IN THE SUPREME COURT OF IOWA

No. 22–0365

Submitted November 16, 2022—Filed January 6, 2023

SUSAN RONNFELDT,

Appellant,

vs.

SHELBY COUNTY CHRIS A. MYRTUE MEMORIAL HOSPITAL d/b/a MYRTUE MEDICAL CENTER and SHELBY COUNTY MEDICAL CORPORATION,

Appellees.

Appeal from the Iowa District Court for Shelby County, Richard H.

Davidson, Judge.

The plaintiff appeals from the district court’s order vacating the plaintiff’s

prior voluntary dismissal of her medical malpractice action without prejudice

and dismissing the plaintiff’s case with prejudice. REVERSED.

Oxley, J., delivered the opinion of the court, in which all participating

justices joined. Christensen, C.J., took no part in the consideration or decision

of the case.

David J. Cripe of Hauptman O’Brien Wolf & Lathrop, Omaha, Nebraska,

for appellant.

Frederick T. Harris, Bryony J. Whitaker, Theodore T. Appel, and Agnieszka

Gaertner (until withdrawal) of Lamson Dugan & Murray, West Des Moines, for

appellees. 2

OXLEY, Justice.

In 2017, the Iowa General Assembly enacted Iowa Code section 147.140,

tightening the expert witness requirements for plaintiffs in medical malpractice

actions. Section 147.140 requires the plaintiff to file a certificate of merit affidavit

within sixty days of the defendant’s answer; failure to do so “shall result . . . in

dismissal with prejudice.” Iowa Code § 147.140(6) (2021). The fighting issue in

this case is whether that statute’s dismissal requirement trumps a plaintiff’s

right under Iowa Rule of Civil Procedure 1.943 to voluntarily dismiss her case,

once, without prejudice. The defendants contend that it does since their section

147.140 motion to dismiss was filed before the plaintiff’s rule 1.943 dismissal.

They also argue that the statute and rule are irreconcilable, meaning section

147.140 should control. For the reasons that follow, we conclude the two can be

harmonized and the plaintiff’s voluntary dismissal of her case was without

prejudice.

I. Factual and Procedural History.

In May 2016, Ronnfeldt underwent a hernia repair surgery at Myrtue

Medical Center in Shelby County. A CT scan revealed a “significant enlargement

of [her] uterus” which, according to the notes in the medical records, warranted

follow-up discussions and investigation. But Ronnfeldt was never informed of

the results of the scan or referred for further treatment. Four years later,

Ronnfeldt returned to Myrtue Medical Center complaining of abdominal pain.

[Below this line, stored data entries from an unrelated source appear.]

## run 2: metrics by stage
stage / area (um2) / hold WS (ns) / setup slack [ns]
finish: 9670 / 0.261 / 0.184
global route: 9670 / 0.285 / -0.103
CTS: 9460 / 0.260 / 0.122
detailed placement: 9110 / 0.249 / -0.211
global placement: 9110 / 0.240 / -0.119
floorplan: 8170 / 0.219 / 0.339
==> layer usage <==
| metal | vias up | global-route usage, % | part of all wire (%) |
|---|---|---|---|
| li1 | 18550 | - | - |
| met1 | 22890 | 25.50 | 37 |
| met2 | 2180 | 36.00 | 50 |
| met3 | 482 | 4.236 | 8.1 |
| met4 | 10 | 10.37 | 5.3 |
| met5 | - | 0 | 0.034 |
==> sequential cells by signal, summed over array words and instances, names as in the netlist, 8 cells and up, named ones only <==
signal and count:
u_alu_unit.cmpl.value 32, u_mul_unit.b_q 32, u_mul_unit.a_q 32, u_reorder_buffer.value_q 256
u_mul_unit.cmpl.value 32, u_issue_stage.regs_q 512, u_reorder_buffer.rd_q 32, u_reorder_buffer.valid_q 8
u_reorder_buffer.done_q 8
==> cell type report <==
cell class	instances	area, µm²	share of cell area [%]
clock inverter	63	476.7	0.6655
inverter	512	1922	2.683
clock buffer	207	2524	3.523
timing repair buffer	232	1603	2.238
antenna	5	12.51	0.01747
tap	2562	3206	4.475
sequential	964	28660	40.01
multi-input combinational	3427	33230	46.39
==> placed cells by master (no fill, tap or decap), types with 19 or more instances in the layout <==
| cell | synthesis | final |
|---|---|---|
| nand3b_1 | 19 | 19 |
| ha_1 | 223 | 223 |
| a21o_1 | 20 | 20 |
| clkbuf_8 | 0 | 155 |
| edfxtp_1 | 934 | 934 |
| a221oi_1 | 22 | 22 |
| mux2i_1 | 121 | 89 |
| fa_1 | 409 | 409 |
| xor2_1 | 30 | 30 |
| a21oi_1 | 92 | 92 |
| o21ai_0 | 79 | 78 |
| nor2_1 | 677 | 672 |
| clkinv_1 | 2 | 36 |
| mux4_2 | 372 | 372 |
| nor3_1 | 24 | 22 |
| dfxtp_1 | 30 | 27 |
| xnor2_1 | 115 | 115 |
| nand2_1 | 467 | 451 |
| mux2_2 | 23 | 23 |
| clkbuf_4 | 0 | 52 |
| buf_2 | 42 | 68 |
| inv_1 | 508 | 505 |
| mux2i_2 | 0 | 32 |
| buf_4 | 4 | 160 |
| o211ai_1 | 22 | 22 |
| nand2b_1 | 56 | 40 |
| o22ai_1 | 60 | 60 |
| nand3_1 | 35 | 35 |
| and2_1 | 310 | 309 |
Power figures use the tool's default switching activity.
[src/rtl/lsu_pkg.sv]
package lsu_pkg;

    // bus widths
    localparam int ADDR_W = 32;
    localparam int DATA_W = 32;
    localparam int STRB_W = DATA_W / 8;

    // access size as driven by the pipeline
    typedef enum logic [1:0] {
        SIZE_NONE = 2'b00,
        SIZE_BYTE = 2'b01,
        SIZE_HALF = 2'b10,
        SIZE_WORD = 2'b11
    } size_e;

    // AXI response codes, only the two we ever return
    typedef enum logic [1:0] {
        RESP_OKAY   = 2'b00,
        RESP_SLVERR = 2'b10
    } resp_e;

    // data SRAM window
    localparam logic [ADDR_W-1:0] SRAM_BASE = 32'h8000_0000;
    localparam int SRAM_WORDS = 256;
    localparam int SRAM_IDX_W = $clog2(SRAM_WORDS);
    localparam logic [ADDR_W-1:0] SRAM_END = SRAM_BASE + ADDR_W'(SRAM_WORDS * 4 - 1);

    // CLINT window, mtime low word at +0 and high word at +4
    localparam logic [ADDR_W-1:0] CLINT_BASE = 32'ha000_0048;
    localparam logic [ADDR_W-1:0] CLINT_END = 32'ha000_004f;

    // address bit that picks the mtime half
    localparam int CLINT_HI_BIT = 2;

endpackage

[src/rtl/clint.sv]
module clint (
    input  logic                          clk,
    input  logic                          reset,
    input  logic                          rd,
    input  logic                          hi,
    output logic [lsu_pkg::DATA_W-1:0]    rdata
);

    logic [63:0] mtime;

    // free running, one tick per clock
    always_ff @(posedge clk) begin
        if (reset) begin
            mtime <= '0;
        end else begin
            mtime <= mtime + 64'd1;
        end
    end

    // read port, data valid the cycle after rd
    always_ff @(posedge clk) begin
        if (rd) begin
            rdata <= hi ? mtime[63:32] : mtime[31:0];
        end
    end

endmodule
===== config.mk =====
export PLATFORM = sky130hd
export DESIGN_NAME = lsu
export DESIGN_NICKNAME = d
export VERILOG_FILES = /design/src/rtl/lsu_pkg.sv /design/src/rtl/lsu.sv /design/src/rtl/lsu_align.sv
export SDC_FILE = /design/constraint.sdc
export NUM_CORES = 1
export LEC_CHECK = 0
export BUFFER_PORTS_ARGS = -buffer_cell sky130_fd_sc_hd__buf_2
export CAP_MARGIN = 20
export CORE_MARGIN = 4
export CORE_UTILIZATION = 49
export DETAILED_ROUTE_END_ITERATION = 6
export PLACE_DENSITY = 0.87
export RECOVER_POWER = 25
export SYNTH_ARGS = -nofsm -noshare
export SYNTH_HDL_FRONTEND = slang
export SYNTH_SLANG_ARGS = --single-unit

===== constraint.sdc =====
create_clock -name clk -period 3.6 [get_ports clk]
set_input_delay 0 -clock clk [delete_from_list [all_inputs] [get_ports clk]]
set_output_delay 0 -clock clk [all_outputs]
set_load 0.03 [all_outputs]

===== src/rtl/lsu_pkg.sv =====
package lsu_pkg;

    // bus widths
    localparam int ADDR_W = 32;
    localparam int DATA_W = 32;
    localparam int STRB_W = DATA_W / 8;

    // access size as driven by the pipeline
    typedef enum logic [1:0] {
        SIZE_NONE = 2'b00,
        SIZE_BYTE = 2'b01,
        SIZE_HALF = 2'b10,
        SIZE_WORD = 2'b11
    } size_e;

    // AXI response codes, only the two we ever return
    typedef enum logic [1:0] {
        RESP_OKAY   = 2'b00,
        RESP_SLVERR = 2'b10
    } resp_e;

    // data SRAM window
    localparam logic [ADDR_W-1:0] SRAM_BASE = 32'h8000_0000;
    localparam int SRAM_WORDS = 256;
    localparam int SRAM_IDX_W = $clog2(SRAM_WORDS);
    localparam logic [ADDR_W-1:0] SRAM_END = SRAM_BASE + ADDR_W'(SRAM_WORDS * 4 - 1);

    // CLINT window, mtime low word at +0 and high word at +4
    localparam logic [ADDR_W-1:0] CLINT_BASE = 32'ha000_0048;
    localparam logic [ADDR_W-1:0] CLINT_END = 32'ha000_004f;

    // address bit that picks the mtime half
    localparam int CLINT_HI_BIT = 2;

endpackage


===== src/rtl/lsu.sv =====
module lsu (
    input  logic                          clk,
    input  logic                          reset,
    // pipeline request
    input  logic                          req_valid,
    output logic                          req_ready,
    input  logic                          req_write,
    input  logic                          req_signed,
    input  lsu_pkg::size_e                req_size,
    input  logic [lsu_pkg::ADDR_W-1:0]    req_addr,
    input  logic [lsu_pkg::DATA_W-1:0]    req_wdata,
    // pipeline response
    output logic                          resp_valid,
    output logic [lsu_pkg::DATA_W-1:0]    resp_rdata,
    output logic                          resp_err,
    // write channels
    output logic                          awvalid,
    input  logic                          awready,
    output logic [lsu_pkg::ADDR_W-1:0]    awaddr,
    output logic                          wvalid,
    input  logic                          wready,
    output logic [lsu_pkg::DATA_W-1:0]    wdata,
    output logic [lsu_pkg::STRB_W-1:0]    wstrb,
    input  logic                          bvalid,
    output logic                          bready,
    input  lsu_pkg::resp_e                bresp,
    // read channels
    output logic                          arvalid,
    input  logic                          arready,
    output logic [lsu_pkg::ADDR_W-1:0]    araddr,
    input  logic                          rvalid,
    output logic                          rready,
    input  logic [lsu_pkg::DATA_W-1:0]    rdata,
    input  lsu_pkg::resp_e                rresp,
    // timer port
    output logic                          clint_rd,
    output logic                          clint_hi,
    input  logic [lsu_pkg::DATA_W-1:0]    clint_rdata
);

    typedef enum logic [1:0] {S_IDLE, S_ADDR, S_WAIT, S_DONE} state_e;

    state_e                      state;
    logic                        write_q;
    logic                        signed_q;
    lsu_pkg::size_e              size_q;
    logic [lsu_pkg::ADDR_W-1:0]  addr_q;
    logic [lsu_pkg::DATA_W-1:0]  wdata_q;
    logic [lsu_pkg::DATA_W-1:0]  rdata_q;
    logic                        err_q;
    logic                        aw_done;
    logic                        w_done;
    logic                        is_clint;
    logic                        misaligned;
    logic                        local_done;
    logic                        bus_req;
    logic                        aw_ok;
    logic                        w_ok;
    logic [lsu_pkg::DATA_W-1:0]  bus_rdata;
    logic [lsu_pkg::DATA_W-1:0]  load_data;

    lsu_align u_align (
        .size          (size_q),
        .is_signed     (signed_q),
        .offset        (addr_q[1:0]),
        .wdata         (wdata_q),
        .bus_rdata     (bus_rdata),
        .wstrb         (wstrb),
        .wdata_shifted (wdata),
        .load_data     (load_data),
        .misaligned    (misaligned)
    );

    assign is_clint = (addr_q >= lsu_pkg::CLINT_BASE) && (addr_q <= lsu_pkg::CLINT_END);

    // misaligned and dropped timer writes finish straight out of S_ADDR
    assign local_done = misaligned || (is_clint && write_q);
    assign bus_req    = (state == S_ADDR) && !misaligned && !is_clint;

    assign awvalid = bus_req && write_q && !aw_done;
    assign wvalid  = bus_req && write_q && !w_done;
    assign arvalid = bus_req && !write_q;
    assign awaddr  = addr_q;
    assign araddr  = addr_q;
    assign bready  = 1'b1;
    assign rready  = 1'b1;

    assign aw_ok = aw_done || awready;
    assign w_ok  = w_done || wready;

    assign clint_rd = (state == S_ADDR) && is_clint && !write_q && !misaligned;
    assign clint_hi = addr_q[lsu_pkg::CLINT_HI_BIT];

    assign req_ready  = (state == S_IDLE);
    assign resp_valid = ((state == S_ADDR) && local_done) || (state == S_DONE);
    assign resp_err   = misaligned || err_q;
    assign bus_rdata  = is_clint ? clint_rdata : rdata_q;
    assign resp_rdata = load_data;

    always_ff @(posedge clk) begin
        if (reset) begin
            state   <= S_IDLE;
            err_q   <= 1'b0;
            aw_done <= 1'b0;
            w_done  <= 1'b0;
        end else begin
            case (state)
                S_IDLE: begin
                    if (req_valid) begin
                        state   <= S_ADDR;
                        err_q   <= 1'b0;
                        aw_done <= 1'b0;
                        w_done  <= 1'b0;
                    end
                end
                S_ADDR: begin
                    if (local_done) begin
                        state <= S_IDLE;
                    end else if (is_clint) begin
                        // timer data shows up next cycle
                        state <= S_DONE;
                    end else if (write_q) begin
                        aw_done <= aw_ok;
                        w_done  <= w_ok;
                        if (aw_ok && w_ok) begin
                            state <= S_WAIT;
                        end
                    end else if (arready) begin
                        state <= S_WAIT;
                    end
                end
                S_WAIT: begin
                    if (write_q && bvalid) begin
                        err_q <= (bresp == lsu_pkg::RESP_SLVERR);
                        state <= S_DONE;
                    end else if (!write_q && rvalid) begin
                        err_q <= (rresp == lsu_pkg::RESP_SLVERR);
                        state <= S_DONE;
                    end
                end
                default: begin
                    state <= S_IDLE;
                end
            endcase
        end
    end

    // request fields and read data
    always_ff @(posedge clk) begin
        if (req_valid && req_ready) begin
            write_q  <= req_write;
            signed_q <= req_signed;
            size_q   <= req_size;
            addr_q   <= req_addr;
            wdata_q  <= req_wdata;
        end
        if ((state == S_WAIT) && rvalid) begin
            rdata_q <= rdata;
        end
    end

    a_aw_hold: assert property (@(posedge clk) disable iff (reset)
        awvalid && !awready |=> awvalid);

    a_ar_hold: assert property (@(posedge clk) disable iff (reset)
        arvalid && !arready |=> arvalid);

    a_resp_pulse: assert property (@(posedge clk) disable iff (reset)
        resp_valid |=> !resp_valid);

endmodule


===== src/rtl/lsu_align.sv =====
module lsu_align (
    input  lsu_pkg::size_e                size,
    input  logic                          is_signed,
    input  logic [1:0]                    offset,
    input  logic [lsu_pkg::DATA_W-1:0]    wdata,
    input  logic [lsu_pkg::DATA_W-1:0]    bus_rdata,
    output logic [lsu_pkg::STRB_W-1:0]    wstrb,
    output logic [lsu_pkg::DATA_W-1:0]    wdata_shifted,
    output logic [lsu_pkg::DATA_W-1:0]    load_data,
    output logic                          misaligned
);

    logic [lsu_pkg::DATA_W-1:0] lane;
    logic                       sign_bit;

    // store data moves up to its byte lane
    assign wdata_shifted = wdata << {offset, 3'b000};

    // addressed lane brought down to bit 0
    assign lane = bus_rdata >> {offset, 3'b000};

    always_comb begin
        wstrb      = '0;
        load_data  = '0;
        misaligned = 1'b0;
        sign_bit   = 1'b0;
        case (size)
            lsu_pkg::SIZE_BYTE: begin
                wstrb     = 4'b0001 << offset;
                sign_bit  = is_signed & lane[7];
                load_data = {{24{sign_bit}}, lane[7:0]};
            end
            lsu_pkg::SIZE_HALF: begin
                wstrb      = offset[1] ? 4'b1100 : 4'b0011;
                sign_bit   = is_signed & lane[15];
                load_data  = {{16{sign_bit}}, lane[15:0]};
                misaligned = offset[0];
            end
            lsu_pkg::SIZE_WORD: begin
                wstrb      = 4'b1111;
                load_data  = lane;
                misaligned = (offset != 2'b00);
            end
            default: begin
                // no access, nothing to strobe or return
                wstrb     = '0;
                load_data = '0;
            end
        endcase
    end

endmodule


---- Word-level counts from Yosys, hierarchy flattened ----
Index checks and enable logic that the tools add are counted.
storage, ports and cells
  flip-flop bits (word level) ............. 105
  bits of input ports ..................... 144
  output and inout port bits .............. 142
cells by class
  $lt $le $gt $ge ......................... 2
  equal/unequal tests ..................... 15
  shifts and indexed selects .............. 3
  mux-type cells .......................... 26
  bitwise logic cells ..................... 2
  reductions and logical operators ........ 34
operators with widths
  cell                                                        number
  one-hot mux 32 bit (3 select lines)                         1
  greater-or-equal comparator 32 bit (second input constant)  1
  <= comparator 32 bit (second input constant)                1
  2-to-1 mux 32 bit                                           1
  << shifter 32 x 5 -> 32 bit                                 1
  right shift 32 x 5 -> 32 bit                                1
  logical AND 1 bit                                           17
  2-to-1 mux 2 bit                                            8
  equality test 2 bit (second input constant)                 6
  one-hot mux 4 bit (3 select lines)                          1
  2-to-1 mux 1 bit                                            9
  != test 2 bit (second input constant)                       4
  one-hot mux 1 bit (2 select lines)                          4
  one-hot mux 2 bit (3 select lines)                          1
  nonzero test 2 bit                                          3
  zero test 1 bit                                             5
  logical OR 1 bit                                            5
  != test 5 x 4 -> 1 bit (second input constant)              1
  != test 5 bit (second input constant)                       1
  AND reduction 5 bit                                         1
  equality test 2 x 1 -> 1 bit (second input constant)        2
  2-to-1 mux 4 bit                                            1
  AND reduction 4 bit                                         1
  << shifter 1 x 2 -> 4 bit (first input constant)            1
  other kinds (4)                                             5

---- Longest topological paths before layout ----
  depth after elaboration ................. 7
  gate-level depth with buffers ........... 8
  mapped depth without buffers ............ 6

---- Hierarchy ----
A second synthesis with hierarchy kept.
unflattened totals
  cells, all modules ...................... 437
  area, all modules ....................... 5680.4 um^2
by module, submodules not included
  module     instances  cells each  area an instance (um^2)  seq. area each (um^2)
  lsu        1          237         4295.4                   3103.0
  lsu_align  1          200         1385.1                   0.0

---- Least setup slack after synthesis ----
No wires, ideal clock.
  path type ............................... flip-flop to flip-flop
  start ................................... register state[0]
  end ..................................... register addr_q, in the netlist araddr[0], enable pin
  setup time .............................. 0.422 ns
  arrival time ............................ 2.421 ns
  data required time ...................... 3.178 ns
  setup slack ............................. 0.757 ns
  cell stages (with the launch flop) ...... 5
  period minus slack after synthesis ...... 2.843 ns
  path through ............................ dfxtp_1 > clkbuf_1 > nor2_1 > nand2_1 > inv_1
between the ends
  cells in the longest elaborated chain, start to end .. 2
RTL lines
  item                    RTL line    source
  from (decl)             lsu.sv:43   state_e state;
  from (signal assigned)  lsu.sv:102  state <= S_IDLE;
  from (signal assigned)  lsu.sv:110  state <= S_ADDR;
  from (signal assigned)  lsu.sv:118  state <= S_IDLE;
  zero test 2 bit         lsu.sv:94   assign req_ready = (state == S_IDLE);
  named net req_ready     lsu.sv:6    output logic req_ready,
  logical AND 1 bit       lsu.sv:150  if (req_valid && req_ready) begin
  to (signal assigned)    lsu.sv:154  addr_q <= req_addr;
  to (decl)               lsu.sv:47   logic [lsu_pkg::ADDR_W-1:0] addr_q;
The timed path passes the listed nets, and every way through them passes these cells.
A chain may end at the register's enable or synchronous reset.

---- Worst setup path after layout ----
  start ................................... register addr_q, in the netlist araddr[19]
  end ..................................... output resp_rdata[26] in the netlist's numbering
between the ends
  cells in the longest elaborated chain, start to end .. 6
  elaborated cells on any way between the ends .. 8
  those cells by class .................... order compare (2); shift (1); mux (2); bitwise (2); reduce/logical (1)
RTL lines
  item                                                                        RTL line                          source
  greater-or-equal comparator 32 bit or <= comparator 32 bit (tied branches)  lsu.sv:74                         assign is_clint = (addr_q >= lsu_pkg::CLINT_BASE) && (addr_q <= lsu_pkg::CLINT_END);
  logical AND 1 bit *                                                         lsu.sv:74
  2-to-1 mux 32 bit *                                                         lsu.sv:97                         assign bus_rdata = is_clint ? clint_rdata : rdata_q;
  right shift 32 x 5 -> 32 bit *                                              lsu_align.sv:20                   assign lane = bus_rdata >> {offset, 3'b000};
  AND 1 bit, on equally long branches                                         lsu_align.sv:35, lsu_align.sv:30
  one-hot mux 32 bit (3 select lines) *                                       lsu_align.sv:27                   case (size)
  to (decl)                                                                   lsu.sv:14                         output logic [lsu_pkg::DATA_W-1:0] resp_rdata,
Every way passes the cells marked *; elsewhere a longest branch is shown, timed or not.

==> impl_metrics.env <==
export IMPL_cts_resized=0
export IMPL_final_max_slew_viol_count=0
export IMPL_avgSynthCellArea_sq_um=12.1
export IMPL_root_buffer="clkbuf_8"
export IMPL_synth_seq_area_share_pct=56.6
export IMPL_nNetsFinal=948
export IMPL_synth_top_area_share_pct=54.8
export IMPL_setup_ws_ns=0.334
export IMPL_track_usage_pct=29.4
export IMPL_yosysMostFrequentCell="edfxtp_1"
export IMPL_hold_violations=0
export IMPL_clockBufferDepth=2
export IMPL_max_cap_violations=0
export IMPL_drive_gt1_share_pct=39.8
export IMPL_synth_cell_types=50
export IMPL_slowest_stage="a41oi_4"
export IMPL_hpwlAfterDp_um=12900
export IMPL_rows=38
export IMPL_final_area_sq_um=7990
export IMPL_fin_util_pct=73.4
export IMPL_grt_pass1_wl_um=29200
export IMPL_cp_end_kind="primary output"
export IMPL_numCtsBuffers=9
export IMPL_io_buffers=283
export IMPL_placed_cell_area_sq_um=6760
export IMPL_relSlewSlack_pct=40.8
export IMPL_critPathLaunch="araddr[19]"
export IMPL_tightest_slew_ns=0.885
export IMPL_clk_pin_slew_worst_paths_ns=0.11
export IMPL_synth_top_cells_by_area="edfxtp_1 55%, mux2i_1 10%, buf_4 5.1%"
export IMPL_crit_path_max_fanout=16
export IMPL_hp_start="req_valid"
export IMPL_routed_wl_um=19300
export IMPL_drc=0
export IMPL_drt_iter0_markers=476
export IMPL_hp_class="in2reg"
export IMPL_wl_per_cell_um=20.3
export IMPL_layout_min_cycle_time_ns=3.27
export IMPL_cts_tree="done"
export IMPL_setup_tns_ns=0
export IMPL_ys_flop_type="edfxtp_1"
export IMPL_htree_levels=3
export IMPL_worstPathCellList="nor4_2 -> nand4_2 -> or2_1 -> buf_4 -> mux2i_4 -> a41oi_4 -> o21ai_0 -> buf_2"
export IMPL_die_h_um=114
export IMPL_firstDrtPassIters=6
export IMPL_vias=5280
export IMPL_synthCells=454
export IMPL_ys_async_sr_fraction_pct=0
export IMPL_post_route_period_util_pct=90.7
export IMPL_ant_nets=0
export IMPL_dieWidth_um=114
export IMPL_final_setup_skew_ns=0.0221
export IMPL_place_gp_congestion=0.905
export IMPL_ys_ff_latch=105
export IMPL_first_global_vias=5556
export IMPL_synth_area_leader_cell="edfxtp_1"
export IMPL_synth_common_cells="100 x edfxtp_1, 55 x mux2i_1, 40 x nand2_1"
export IMPL_synth_edf_count=100
export IMPL_grt_max_degree=48
export IMPL_worst_skew_pair_late_latency_ns=0.40
export IMPL_clock_sinks=105
export IMPL_slowest_delay_ns=0.50
export IMPL_syn_to_final_growth_pct=45.6
export IMPL_grt_antenna_before_repair=3
export IMPL_routed_via_density=5.55
export IMPL_cp_start_kind="flip-flop"
export IMPL_io_pins=286
export IMPL_arrival_ns=3.27
export IMPL_crit_type="reg2out"
export IMPL_grt_ovfl_total=0
export IMPL_timing_fmax_mhz=306
export IMPL_worstPathRequired_ns=3.60
export IMPL_core_sq_um=10900
export IMPL_outcome="completed"
export IMPL_synth_area_sq_um=5480
export IMPL_max_vdd_ir_drop_v=0.000384
export IMPL_place_ws_ns=0.846
export IMPL_die_area_sq_um=12900
export IMPL_p_leak_nw=3.46
export IMPL_yosysWarnings=0
export IMPL_initial_utilization_pct=50.4
export IMPL_p_per_area_nw_per_um2=394
export IMPL_setup_viol_count_final=0
export IMPL_grt_setup_unrepaired="false"
export IMPL_r2r_start="araddr[19]"
[worst paths after layout]
kind	endpoint	slack, ns	cells after the start
max	resp_rdata[26]	0.33	8
min	w_done	0.06	4
max reg2reg	aw_done	0.73	8
min reg2reg	err_q	0.54	2
[sequential cells by signal, indices dropped and copies added (netlist names)]
name / flops
w_done: 1
write_q: 1
state: 2
wdata_q: 32
err_q: 1
signed_q: 1
rdata_q: 32
araddr: 32
aw_done: 1
size_q: 2
[where the power goes]
| part | internal, W | switching [W] |
|---|---|---|
| clock network | 0.000261 | 0.000438 |
| logic | 0.000330 | 0.000611 |
| registers | 0.00144 | 0.0000669 |
[cells by family (layout without fill, tap and decap cells)]
family	count (synthesis)	in the layout	synth area share, %
compound gates	101	101	12.3
mux	62	62	12.1
buf+inv	70	424	8.03
other cells	1	5	0.0684
simple gates	115	115	10.9
flops	105	105	56.6
[placed cells by master (no fill, tap or decap), drive strengths merged, types with 3 or more instances in the layout]
| master | Yosys | routed |
|---|---|---|
| nor4 | 8 | 8 |
| o21ai | 32 | 32 |
| nand4 | 3 | 3 |
| a22oi | 5 | 5 |
| clkbuf | 9 | 21 |
| dlygate4sd3 | 0 | 105 |
| mux2i | 56 | 56 |
| mux2 | 4 | 4 |
| nor2 | 29 | 29 |
| a221oi | 3 | 3 |
| a211oi | 9 | 9 |
| dfxtp | 5 | 5 |
| o221ai | 8 | 8 |
| a21o | 3 | 3 |
| a21oi | 18 | 18 |
| and2 | 10 | 10 |
| a31oi | 6 | 6 |
| edfxtp | 100 | 100 |
| nor2b | 11 | 11 |
| inv | 9 | 11 |
| diode | 0 | 3 |
| nand2b | 3 | 3 |
| buf | 52 | 283 |
| a31o | 4 | 4 |
| o211ai | 5 | 5 |
| nand2 | 40 | 40 |
[critical path, delay by kind of cell, from the launching register on]
kind / cells / cell delay, ns
mux: 1 / 0.21
flops: 1 / 0.45
buf+inv: 2 / 0.45
simple gates: 3 / 0.98
compound gates: 2 / 0.78
[repair_timing]
item | in CTS | in global routing
hold buffers | 105 | 0
setup buffers | 0 | 0
endpoints found under the hold margin | 105 | 0
[layout make-up]
cell class / count / area (sq um)
antenna: 3 / 7.51
clock buffer: 10 / 128
clock inverter: 6 / 50.0
fill: 708 / 2900
inverter: 9 / 33.8
multi-input combinational: 280 / 1950
sequential: 105 / 3100
tap: 140 / 175
timing repair buffer: 399 / 2540
[metrics by stage]
stage | hold slack [ns] | instances | total power (W)
after floorplan | 0.0721 | 455 | 0.00210
after global placement | 0.176 | 828 | 0.00234
after detailed placement | 0.178 | 828 | 0.00236
after CTS | 0.0376 | 949 | 0.00312
after global routing | 0.0694 | 951 | 0.00326
final | 0.0616 | 952 | 0.00314
[src/design/plot_arbiter.sv]
`timescale 1ns/1ps
`include "ladder_macros.svh"

module plot_arbiter import ladder_pkg::*;
(
    input  logic    clk,
    input  logic    reset_n,
    plot_if.sink    player,
    plot_if.sink    minion [`NUM_MINIONS],
    output logic    plot,
    output coord_t  x,
    output coord_t  y,
    output colour_t colour
);

    logic    req     [`NUM_MINIONS];
    coord_t  req_x   [`NUM_MINIONS];
    coord_t  req_y   [`NUM_MINIONS];
    colour_t req_col [`NUM_MINIONS];
    logic    sel_plot;
    coord_t  sel_x;
    coord_t  sel_y;
    colour_t sel_colour;

    // one request slot per minion lane
    for (genvar k = 0; k < `NUM_MINIONS; k++)
    begin : g_req
        assign req[k]     = minion[k].plot;
        assign req_x[k]   = minion[k].x;
        assign req_y[k]   = minion[k].y;
        assign req_col[k] = minion[k].colour;
    end

    always_comb
    begin
        sel_plot   = player.plot;
        sel_x      = player.x;
        sel_y      = player.y;
        sel_colour = player.colour;
        if (!player.plot)
        begin
            // walk down so minion 0 wins
            for (int k = `NUM_MINIONS - 1; k >= 0; k--)
            begin
                if (req[k])
                begin
                    sel_plot   = 1'b1;
                    sel_x      = req_x[k];
                    sel_y      = req_y[k];
                    sel_colour = req_col[k];
                end
            end
        end
    end

    always_ff @(posedge clk)
    begin
        if (!reset_n)
            plot <= 1'b0;
        else
            plot <= sel_plot;
    end

    always_ff @(posedge clk)
    begin
        x      <= sel_x;
        y      <= sel_y;
        colour <= sel_colour;
    end

endmodule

Another CT scan revealed the mass had “significantly increased in size” and was 3

now a tumor. After surgery to remove the tumor, Ronnfeldt was diagnosed with

stage IV uterine cancer.

Ronnfeldt sued Myrtue Medical Center alleging medical negligence; she

added Shelby County Medical Corporation as a defendant in her amended

petition (both will be collectively referred to as “Myrtue” in this opinion). Myrtue

filed its answer on July 1, 2021, giving Ronnfeldt sixty days to file a certificate of

merit affidavit. See Iowa Code § 147.140(1)(a). On October 27—118 days after

Myrtue’s answer—Ronnfeldt had yet to file such a certificate, so Myrtue moved

to dismiss her petition with prejudice. See id. § 147.140(6) (providing dismissal

with prejudice as the remedy for “[f]ailure to substantially comply with” the

certificate of merit requirement).

The same day, Ronnfeldt voluntarily dismissed her petition. See Iowa R.

Civ. P. 1.943 (“A party may, without order of court, dismiss that party’s own

petition . . . . [The first] dismissal under this rule shall be without prejudice.”).

The district court entered an order noting that a review of the file revealed the

voluntary dismissal, that the clerk of court had closed the file, and that Myrtue’s

motion to dismiss was now moot. Myrtue moved the court to reconsider, arguing

that dismissal with prejudice was mandatory under section 147.140, and

Ronnfeldt could not avoid that statutory mandate by filing a rule 1.943 voluntary

dismissal. The court agreed that it retained jurisdiction to consider Myrtue’s

motion to dismiss, which it then granted, dismissing Ronnfeldt’s claims with

prejudice. 4

Ronnfeldt appealed, arguing her voluntary dismissal terminated the case

in the district court and that, if section 147.140 does trump rule 1.943, “the

legislature usurped the authority of the judiciary when it enacted [section]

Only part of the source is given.